バブル相場での立ち振る舞いで最も重要なこととは?

 今がバブル相場だとした場合、いつかはバブルが崩壊します。バブルが崩壊すれば今まで大きく上昇していた株価が軒並み急落し、株を保有し続けていた人は、時に致命的な大ダメージを受けることになります。

 でも、バブル崩壊を怖がっていてはバブル相場に乗れません。ですから、バブル相場でどのように行動するかを、あらかじめしっかりルール化しておくことが重要です。

 バブル相場では、主に次の2点に注意すべきです。

(1)株価が上昇している間は保有を続け、できるだけ利益を伸ばす
(2)株価が下落して、下降トレンドになったら速やかに保有株を売却する

 (1)(2)のどちらも大事なのですが、どちらがより大事かと聞かれたら、(2)と答えます。

 もし(1)がうまくいかなくても、利益を出すことができないだけで終わります。ところが(2)を徹底せずにバブルが崩壊したら、大きな損失につながってしまいます。

 利益が得られなくても自分の資産は減りませんが、損失が生じたら自分の資産は減ってしまいます。ですから、大きな損失を避けることを最優先で考えるべきなのです。

株価のトレンドに従えば利益を伸ばすことも損失を回避することも可能

 バブルが継続する限り利益をできるだけ伸ばす、そしてバブル崩壊の可能性が見えたら速やかに保有株を売却する…。この二つを同時に行うことができるのが、株価のトレンドに従った売買なのです。

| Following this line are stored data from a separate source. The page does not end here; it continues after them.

===== /design/flow/run.sh =====
#!/bin/bash
# OpenROAD 26Q1-2900-gdf79404cd8, Yosys 0.63+post, stock flow scripts
make -C /OpenROAD-flow-scripts/flow DESIGN_CONFIG=/design/flow/config.mk WORK_HOME=/design/flow/orfs finish

===== /design/flow/config.mk =====
export PLATFORM = sky130hd
export DESIGN_NAME = MUX
export DESIGN_NICKNAME = MUX
export VERILOG_FILES = /design/flow/design.v
export SDC_FILE = /design/flow/constraint.sdc
export NUM_CORES = 4
export LEC_CHECK = 1
export CORE_AREA = 10 10 71 71
export DIE_AREA = 0 0 81 81

===== /design/flow/constraint.sdc =====
current_design MUX

set clk_period 1.0
set clk_io_pct 0.2

create_clock -name clk0 -period $clk_period

set non_clock_inputs [all_inputs -no_clocks]
set_input_delay [expr $clk_period * $clk_io_pct] -clock clk0 $non_clock_inputs
set_output_delay [expr $clk_period * $clk_io_pct] -clock clk0 [all_outputs]

===== /design/flow/design.v =====
module MUX(a , b ,c , s);
input [31:0]a;
input [31:0]b;
input s;
output [31:0]c ;
assign c= (s==0)?a:b;
endmodule
module t_MUX;
reg [31:0]a;
reg [31:0]b;
reg s;
wire [31:0]c;
parameter time_out = 100;
MUX u1(a , b ,c , s);
initial begin
	#10 a = 0; 
    b=1;
 s=0;
end
endmodule

==> summary.txt <==
Notes on the flow run.

- In this run the layout overhead on the synthesized area is reported as 192%.
- The endpoint arrival time on the critical path is 0.98 ns, for reference.
- The post-CTS hold buffer count recorded in the log is 0.
- The tightest hold path in the finished design has a slack of 0.691 ns.
- Per the slew report, the remaining headroom to the max-slew limit stands at 94.2%.
- The final report gives the core utilization as 43.8%.
- The count of buffers added on input and output ports is 97.
- During I/O placement, the number of pins put on the boundary was 97.
- For the pin with the worst max-slew slack, the measured transition is 0.0870 ns.
- The logic area is 477 um2, for reference.
- The number of core rows is 22, for reference.
- The proportion of layout cells with a drive suffix above 1 is 54.0%, for reference.
- The most common logic cell in the final layout is sky130_fd_sc_hd__dlygate4sd2_1.
- For this run, design rule violations remaining after detail routing come to 0.
- The number of antenna cells inserted is 0, for reference.
- For this block, the initial DRC count from the detailed router was 3.
- The leakage component of the power was reported as 0.872 nW.
- The remaining number of nets flagged by the antenna check after routing is 0, for reference.
- The simple-gate share of the synthesized area is 0%, for reference.
- The global router's overall resource usage is 7.79%, for reference.
- The report counts max-capacitance violations totalling 0.
- The maximum net fanout on the critical path is 6, for reference.
- Setup repair after global routing could not meet its margin everywhere.
- In the final report, the number of hold violations comes to 0.
- The endpoint kind of the worst setup timing path is a primary output, for reference.
- The library cells used most frequently in the layout, excluding fill and tap cells, are 51 x sky130_fd_sc_hd__dlygate4sd2_1, 31 x sky130_fd_sc_hd__mux2_4, 23 x sky130_fd_sc_hd__buf_6.
- The mean number of vias per cell is 3.82, for reference.
- The launch point of the worst min-delay path is recorded as b[29].
- The clock buffer instance count of the final layout is 0, for reference.
- The total area of sequential cells is 0 um2, for reference.
- In the synthesized netlist, the number of instances is 36.
- The synthesized netlist was found by Yosys to have 36 cells.
- The OpenROAD warning count is 34, for reference.
- Summing the areas of all xor and xnor instances in the mapped netlist gives 0% of the synthesized area.
- The initial antenna violation count was 0.
- The mean post-synth cell area is 15.1 um2, for reference.
- The final critical path time including I/O delays and setup is 1.18 ns, for reference.
- The number of global-route vias before repair is 764, for reference.
- The largest non-sequential cell family by area is multiplexers, for reference.
- The sum of net half-perimeters after detailed placement is 2.50 mm, for reference.
- The startpoint of the worst setup timing path is s, for reference.
- The most critical min-delay path falls under in2out.
- Max-slew check failures listed in the final report amount to 0.
- The mapped netlist covers 544 um2.
- The floorplan die height is 81 um, for reference.
- Dividing the detail-routed wire length by the instance count gives 15.4 um.
- The worst hold path was traced through 3 stages.
- The design has 0 sequential cells.
- The total setup violations reported at the end of the flow is 32, for reference.
- The worst VDD IR drop from the latest analysis is 169 uV.
- The floorplan utilization is 15.0%, for reference.
- According to the report, the first pass of detailed routing completed in 2 iterations.
- In the Yosys stats the netlist draws on 4 distinct library cells.
- The worst endpoint required time is 0.80 ns, for reference.
- The part of the Yosys area used for sequential elements is 0%, for reference.
- The area of the placeable core is 3630 um2, for reference.
- The routed layout has 715 vias.
- Post-route period utilization is reported as 118%.
- The total die area is 6560 um2, for reference.
- The total overflow reported by the global router is 0, for reference.
- The power per unit of standard cell area is 392 nW/um2, for reference.
- The startpoint class of the critical path is a primary input, for reference.
- The largest net degree at the start of global routing is 11, for reference.
- Looking at the setup timing report, the critical path kind is in2out.
- The weighted congestion reported at the end of routability-driven placement is 0.832, for reference.
- The layout has 357 filler cells.
- The post-synthesis chip area from yosys is 544 um2, for reference.
- The flow ran to the end, but the final reports show violations.
- The final worst-path setup slack is -0.179 ns, for reference.
- The checks that failed: negative setup slack.
- During synthesis, Yosys emitted a total of 0 warnings.
- The area share of fa/ha/maj cells after synthesis is 0%, for reference.
- The wire length of the first global-routing pass is 4.14 mm, for reference.
- The achievable frequency is 848 MHz, for reference.
- Summed over all layers, the routed wires come to 2.88 mm.
- The width of the chip is 81 um, for reference.
- In the synthesized netlist, mux cells make up 86.9% of the area.
- The cell-mix breakdown from Yosys lists the compound-gate area share as 0%.
## critical path, stage by stage
cell and delay [ns]:
sky130_fd_sc_hd__buf_12 0.12, sky130_fd_sc_hd__buf_12 0.13, sky130_fd_sc_hd__buf_12 0.12, sky130_fd_sc_hd__mux2_4 0.29
sky130_fd_sc_hd__buf_6 0.11
## kinds of logic (layout without fill, tap and decap cells)
kind of cell	Yosys count	count (layout)
buffers and inverters	4	107
multiplexers	32	32
## final timing paths
kind	to	slack, ns
setup / recovery	c[4]	-0.18
hold / removal	c[29]	0.69
## through the flow
stage          cell area, um2  setup TNS [ns]  instances  power [mW]  worst slack (ns)
2_1_floorplan             544               0         36       0.206            0.0669
3_3_place_gp             1540          -15.61        179       0.656            -0.504
3_5_place_dp             1540          -15.81        179       0.661            -0.512
4_1_cts                  1540           -3.62        186       0.614            -0.181
5_1_grt                  1590           -3.86        187       0.666            -0.196
6_report                 1590           -3.30        187       0.624            -0.179
## metal layers
metal	up-vias	wire, um	GRT usage, %
li1	345	-	-
met1	320	1080	9.03
met2	50	1450	14.3
met3	0	350	2.78
met4	0	0	0
met5	-	0	0
## what timing repair did
action	in CTS	in global routing
gates cloned	2	0
setup endpoints to repair	32	32
gates resized	171	10
buffers inserted	5	1
## layout make-up
type / instances / share of cell area, %
multi-input cells: 32 / 30.0
well taps: 48 / 3.78
repair buffers: 107 / 66.2
## synthesized netlist by cell type
| cell type | instances | area [um2] |
|---|---|---|
| sky130_fd_sc_hd__mux2_2 | 2 | 22.5 |
| sky130_fd_sc_hd__buf_6 | 1 | 11.3 |
| sky130_fd_sc_hd__mux2_4 | 30 | 450 |
| sky130_fd_sc_hd__buf_12 | 3 | 60.1 |
## report_power, final
group	switching [mW]	leakage (nW)	internal (mW)
combinational	0.137	0.872	0.487
clock	0	0	0
sequential	0	0	0
Power figures rest on the tool's default switching activity, not on a simulated workload.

「バブル継続=上昇トレンド継続」ですから、上昇トレンドが続く限り保有を続ければ、おのずと利益を伸ばせます。そして株価が下落して、下降トレンドに転じたら速やかに売却すれば、その後バブル崩壊で株価急落となっても、すでに売却済みですから何も心配ありません。

 そして、もし株を売却した後、下落せずに再び上昇トレンドに転じたら、株を買い直せばよいのです。

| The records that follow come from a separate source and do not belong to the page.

==> /design/flow/design.v <==
module memory_arbiter(
		clock,
		reset,
		if_mem_req_addr,
		LSQ_mem_req_addr,
		LSQ_mem_req_value,
		LSQ_mem_read,
		LSQ_tag_in,
		LSQ_valid_in,
		MEM_value_in,
		if_mem_out_value,
		if_stall,
		EX_mem_value,
		EX_tag_out,
		EX_valid_out,
		MEM_address,
		MEM_value_out,
		MEM_command
	);
input clock;
input reset;
input [63:0] if_mem_req_addr;
input [63:0] LSQ_mem_req_addr;
input [63:0] LSQ_mem_req_value;
input        LSQ_mem_read;
input  [4:0] LSQ_tag_in;
input        LSQ_valid_in;
input [63:0] MEM_value_in;
output [63:0] if_mem_out_value;
output        if_stall;
output [63:0] EX_mem_value;
output  [4:0] EX_tag_out;
output        EX_valid_out;
output [63:0] MEM_address;
output [63:0] MEM_value_out;
output  [1:0] MEM_command;
reg LSQ_valid;
reg [4:0] LSQ_tag;
assign MEM_address = (LSQ_valid_in) ? LSQ_mem_req_addr: if_mem_req_addr;
assign MEM_value_out = (LSQ_valid_in) ? LSQ_mem_req_value: 64'h0;
assign MEM_command = (LSQ_mem_read & LSQ_valid_in) ? 2'h1: 2'h2;
assign if_stall = LSQ_valid_in;
assign EX_mem_value = MEM_value_in;
assign if_mem_out_value = MEM_value_in;
assign EX_valid_out = LSQ_valid;
assign EX_tag_out = LSQ_tag;
always @(posedge clock) begin
	if(reset) begin
		LSQ_valid <= #1 1'b0;
		LSQ_tag <= #1 5'h0;
	end
	else begin
		LSQ_valid <= #1 LSQ_valid_in;
		LSQ_tag <= #1 LSQ_tag_in;
	end
end
endmodule
==> /design/flow/run.sh <==
#!/bin/bash
# OpenROAD 26Q1-2900-gdf79404cd8, Yosys 0.63+post, stock flow scripts
make -C /OpenROAD-flow-scripts/flow DESIGN_CONFIG=/design/flow/config.mk WORK_HOME=/design/flow/orfs finish
==> /design/flow/config.mk <==
export PLATFORM = sky130hd
export DESIGN_NAME = memory_arbiter
export DESIGN_NICKNAME = memory_arbiter
export VERILOG_FILES = /design/flow/design.v
export SDC_FILE = /design/flow/constraint.sdc
export NUM_CORES = 4
export LEC_CHECK = 1
export CORE_AREA = 10 10 209 209
export DIE_AREA = 0 0 219 219
==> /design/flow/constraint.sdc <==
current_design memory_arbiter

set clk_period 1.0
set clk_io_pct 0.2

create_clock -name clk0 -period $clk_period [get_ports {clock}]

set non_clock_inputs [all_inputs -no_clocks]
set_input_delay [expr $clk_period * $clk_io_pct] -clock clk0 $non_clock_inputs
set_output_delay [expr $clk_period * $clk_io_pct] -clock clk0 [all_outputs]
==> reports/metrics.csv <==
stage,metric,value,unit
clock_network,cts_buffer_depth,2,
die,dieArea,48000,µm²
critical_path,critPathSlowestCell,mux2_4,
logic_synthesis,yosys-stat-cells,286,
worst_hold_path,hp-class,in -> out,
logic_synthesis,ys_seq_frac,0.0492,
place,routabilityCongestion,0.825,
die,die.size.x,219,µm
logic_synthesis,yosys_warnings,1,
clock_network,clock_sink_count,6,
critical_path,critPathRequiredTime,0.80,ns
layout,final_area,6710,µm²
outcome,status,finished with violations,
final_timing,worstMarginPinSlew,0.232,ns
layout,syn_to_final_growth,175,%
final_timing,fin_crit_sh,1.42,
global_routing,track_usage,0.0617,
place,io_buffer_count,337,
layout,post-route-util,0.172,
critical_path,cp_max_fo,4,
logic_synthesis,synth_area,2440,µm²
detailed_routing,num_vias,2909,
detailed_routing,ant_nets,0,
final_timing,fin_crit,1.42,ns
final_timing,slew_headroom,0.845,
die,core_area,38900,µm²
flow_run,drv_cap,0,
detailed_routing,drc,0,
logic_synthesis,synthCells,286,
critical_path,endpoint_kind,output port,
final_timing,report.final.hold_viol_count,0,
place,placed_cell_area,5590,µm²
die,std_cell_rows,72,
final_timing,drv_slew,0,
layout,final_common_cell,clkdlybuf4s50_1,
final_timing,setup_ws,-0.424,ns
logic_synthesis,synth_cell_types,10,
final_timing,grt_setup_unrepaired,true,
critical_path,critical_path_depth,7,
layout,n_fill_cell,4257,
final_timing,final-setup-viol-count,131,
worst_hold_path,hold_path_depth,0,
detailed_routing,via_per_inst,2.70,
critical_path,critPathArrivalTime,1.22,ns
place,dp_hpwl,13000,µm
global_routing,grt_max_degree,9,
critical_path,worst_path_largest_cell_delay,0.29,ns
global_routing,antenna_found_initial,0,
critical_path,crit_family,buffers and inverters,
critical_path,crit_chain,"buf_16, buf_12, buf_16, buf_8, buf_6, mux2_4, buf_6",
global_routing,grt_pass1_wl,22300,µm
critical_path,worstSetupStartpointType,primary input,
logic_synthesis,syn_area_per_cell,8.54,µm²
detailed_routing,wl_per_cell,15.5,µm
outcome,failed_checks,setup timing,
logic_synthesis,ys.flops,6,
flow_run,warnings,28,
pwr,power_density,513,nW/µm²
layout,instances_no_fill,1079,
layout,drive_gt1_frac,0.608,
final_timing,fmax,0.702,GHz
detailed_routing,finalWirelength,16700,µm
clock_network,cts_htree_levels,1,
clock_network,cts_made_buffers,3,
place,dp_cells,1018,
detailed_routing,antennaDiodeCount,0,
clock_network,root_buffer,clkbuf_16,
detailed_routing,first_pass_iters,6,
detailed_routing,drt-initial-drc-count,76,
clock_network,cts_tree,done,
worst_hold_path,min_to,EX_mem_value[20],
worst_hold_path,min-delay-start,MEM_value_in[20],
logic_synthesis,yosys_area,2440,µm²
global_routing,grt_pass1_vias,3432,
die,io_pins,530,
die,die_y,219,µm
critical_path,criticalPathCategory,in -> out,
critical_path,critical_path_buf_inv_count,6,
global_routing,grt-ovfl-total,0,
pwr,peakVddDrop,375,µV
layout,mostFrequentLayoutCells,"clkdlybuf4s50_1, buf_6, and2_4, mux2_4, buf_2",
pwr,p_leak,3.03,nW
die,fp-utilization,0.0628,
-- per-stage QoR --
stage / setup WS [ns] / hold WS (ns) / setup TNS [ns] / total power [mW]
3_3_place_gp: -0.639 / 0.400 / -69.31 / 2.29
5_1_grt: -0.445 / 0.400 / -36.08 / 3.63
3_5_place_dp: -0.658 / 0.400 / -69.53 / 2.29
2_1_floorplan: -0.0473 / 0.272 / -1.06 / 0.955
6_report: -0.424 / 0.400 / -33.24 / 3.44
4_1_cts: -0.432 / 0.400 / -36.19 / 3.25
-- kinds of logic after synthesis --
kind of cell           Yosys count  synth area share
buffers and inverters          144             0.437
DFF                              6            0.0492
muxes                           64             0.330
and+or+nand+nor                 72             0.183
-- power breakdown --
| part | internal (mW) | total, mW | switching [mW] |
|---|---|---|---|
| Sequential | 0.254 | 0.257 | 0.00294 |
| Combinational | 1.94 | 2.55 | 0.610 |
| Clock | 0.512 | 0.634 | 0.122 |
| Total | 2.71 | 3.44 | 0.735 |
-- cell usage after synthesis (all sizes together) --
| master | number | area share |
|---|---|---|
| nand2 | 1 | 0.0015 |
| and2 | 65 | 0.17 |
| buf | 138 | 0.43 |
| dfxtp | 6 | 0.049 |
| mux2 | 64 | 0.33 |
| nor2b | 6 | 0.015 |
| clkbuf | 6 | 0.0092 |
-- sequential cells by signal, summed over array words and instances, names as in the netlist --
name       count
LSQ_tag        5
LSQ_valid      1
-- how the worst max path moves through the flow --
stage | start | end | slack, ns
4_1_cts | LSQ_valid_in | MEM_address[40] | -0.43
5_1_grt | LSQ_valid_in | MEM_address[40] | -0.44
6_report | LSQ_valid_in | MEM_address[40] | -0.42
-- layout make-up --
| type | count | area, µm² | area share |
|---|---|---|---|
| sequential | 6 | 120 | 0.0179 |
| tap | 518 | 648 | 0.0966 |
| multi-input combinational | 136 | 1520 | 0.227 |
| clock buffer | 3 | 75.1 | 0.0112 |
| timing repair buffer | 416 | 4340 | 0.647 |
-- routing by layer --
metal	track usage	wire length [µm]	vias up
met3	0.0399	2690	32
met4	0.0122	344	0
met1	0.0670	6150	1221
li1	-	-	1337
met5	0	0	-
met2	0.0997	7550	319
-- repair_timing --
item	4_1_cts	5_1_grt
gates cloned	9	0
gates resized	602	104
hold buffers	0	0
pin swaps	22	17
buffers inserted	45	13
endpoints found under the hold margin	0	0
setup endpoints to repair	137	131
No activity file was given, so power comes from the tool's default toggle rates.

 ところが、多くの個人投資家はこれができていません。逆に、株価が上昇している途中に保有株を売ってしまったり、株価が下がったところを買い向かったりする、いわゆる「逆張り」を行っています。逆張りの怖いところは、そもそも「安い」と思って買っているので、買った後に株価が下がっても「ますます安くなった」と感じ、損切りの売却をしようと思わないことなのです。その結果最終的には多額の含み損を抱えてしまうことになります。

 例えば1月最終週は日本株が大きく下落し、外国人投資家も日本株を売り越しましたが、個人投資家は逆に大きく買い越しています。これは逆張りしている個人投資家が極めて多いことを表しています。

 確かに今回はそこから株価が再び上昇に転じましたから、よいタイミングで買えたことになります。でも、もしバブル崩壊ともなれば、株価が少し下がった程度の水準で買い向かえば、そこからの壊滅的な下落で、再起不能なほどのダメージを被りかねないのです。

バブルなのに保有株が上がらないときは?

 バブル相場だからといって、何でもかんでも株価が上昇する、というわけではありません。バブル相場によっては、2000年前後のITバブルのように一部の銘柄だけ大きく買われるようなものもありますし、足元のバブル相場のように、成長株→ハイテク株→景気敏感株→コロナ悪影響株、というように買われる銘柄群が移り変わるものもあります。

 そのため、日経平均株価が上昇しても自分の保有株が上がらない、時には逆行して値下がりしてしまう、ということがよくあります。

 この時の対処法はいくつかありますが、筆者は「上昇トレンドにある銘柄や業種」を見つけ、そちらに乗り換えることが多いです。

 そしてこのためには、できるだけ多くの銘柄の株価チャートを定期的にウオッチしておくことが必要です。

 例えば成長株中心に投資していると、2020年11月以降はかなり厳しいと思いますが、成長株だけしかチャートをチェックしていない、もしくはそもそもチャートをあまり見ないと、「変化」に気づくことができません。今まで強かった成長株が急に弱くなった、ということしか分からないのです。

 でも、成長株だけではなく、ハイテク株、割安株、景気敏感株、コロナ悪影響株など、いろいろな銘柄の株価チャートを毎日ウオッチしていると、間違いなく変化に気づくことができます。直近であれば、成長株が弱い代わりに、景気敏感株やコロナ悪影響株が買われている、と。

 バブルがいつまで続き、いつ終えんするかは誰にも分かりません。だとすれば、難しく考えることは何もないのです。バブルが続いている間はそれに乗り、株価が下がり始めたら売る…といった、簡単かつ単純なルールで行動することが、失敗を避け、成功の可能性を高めることにつながるはずです。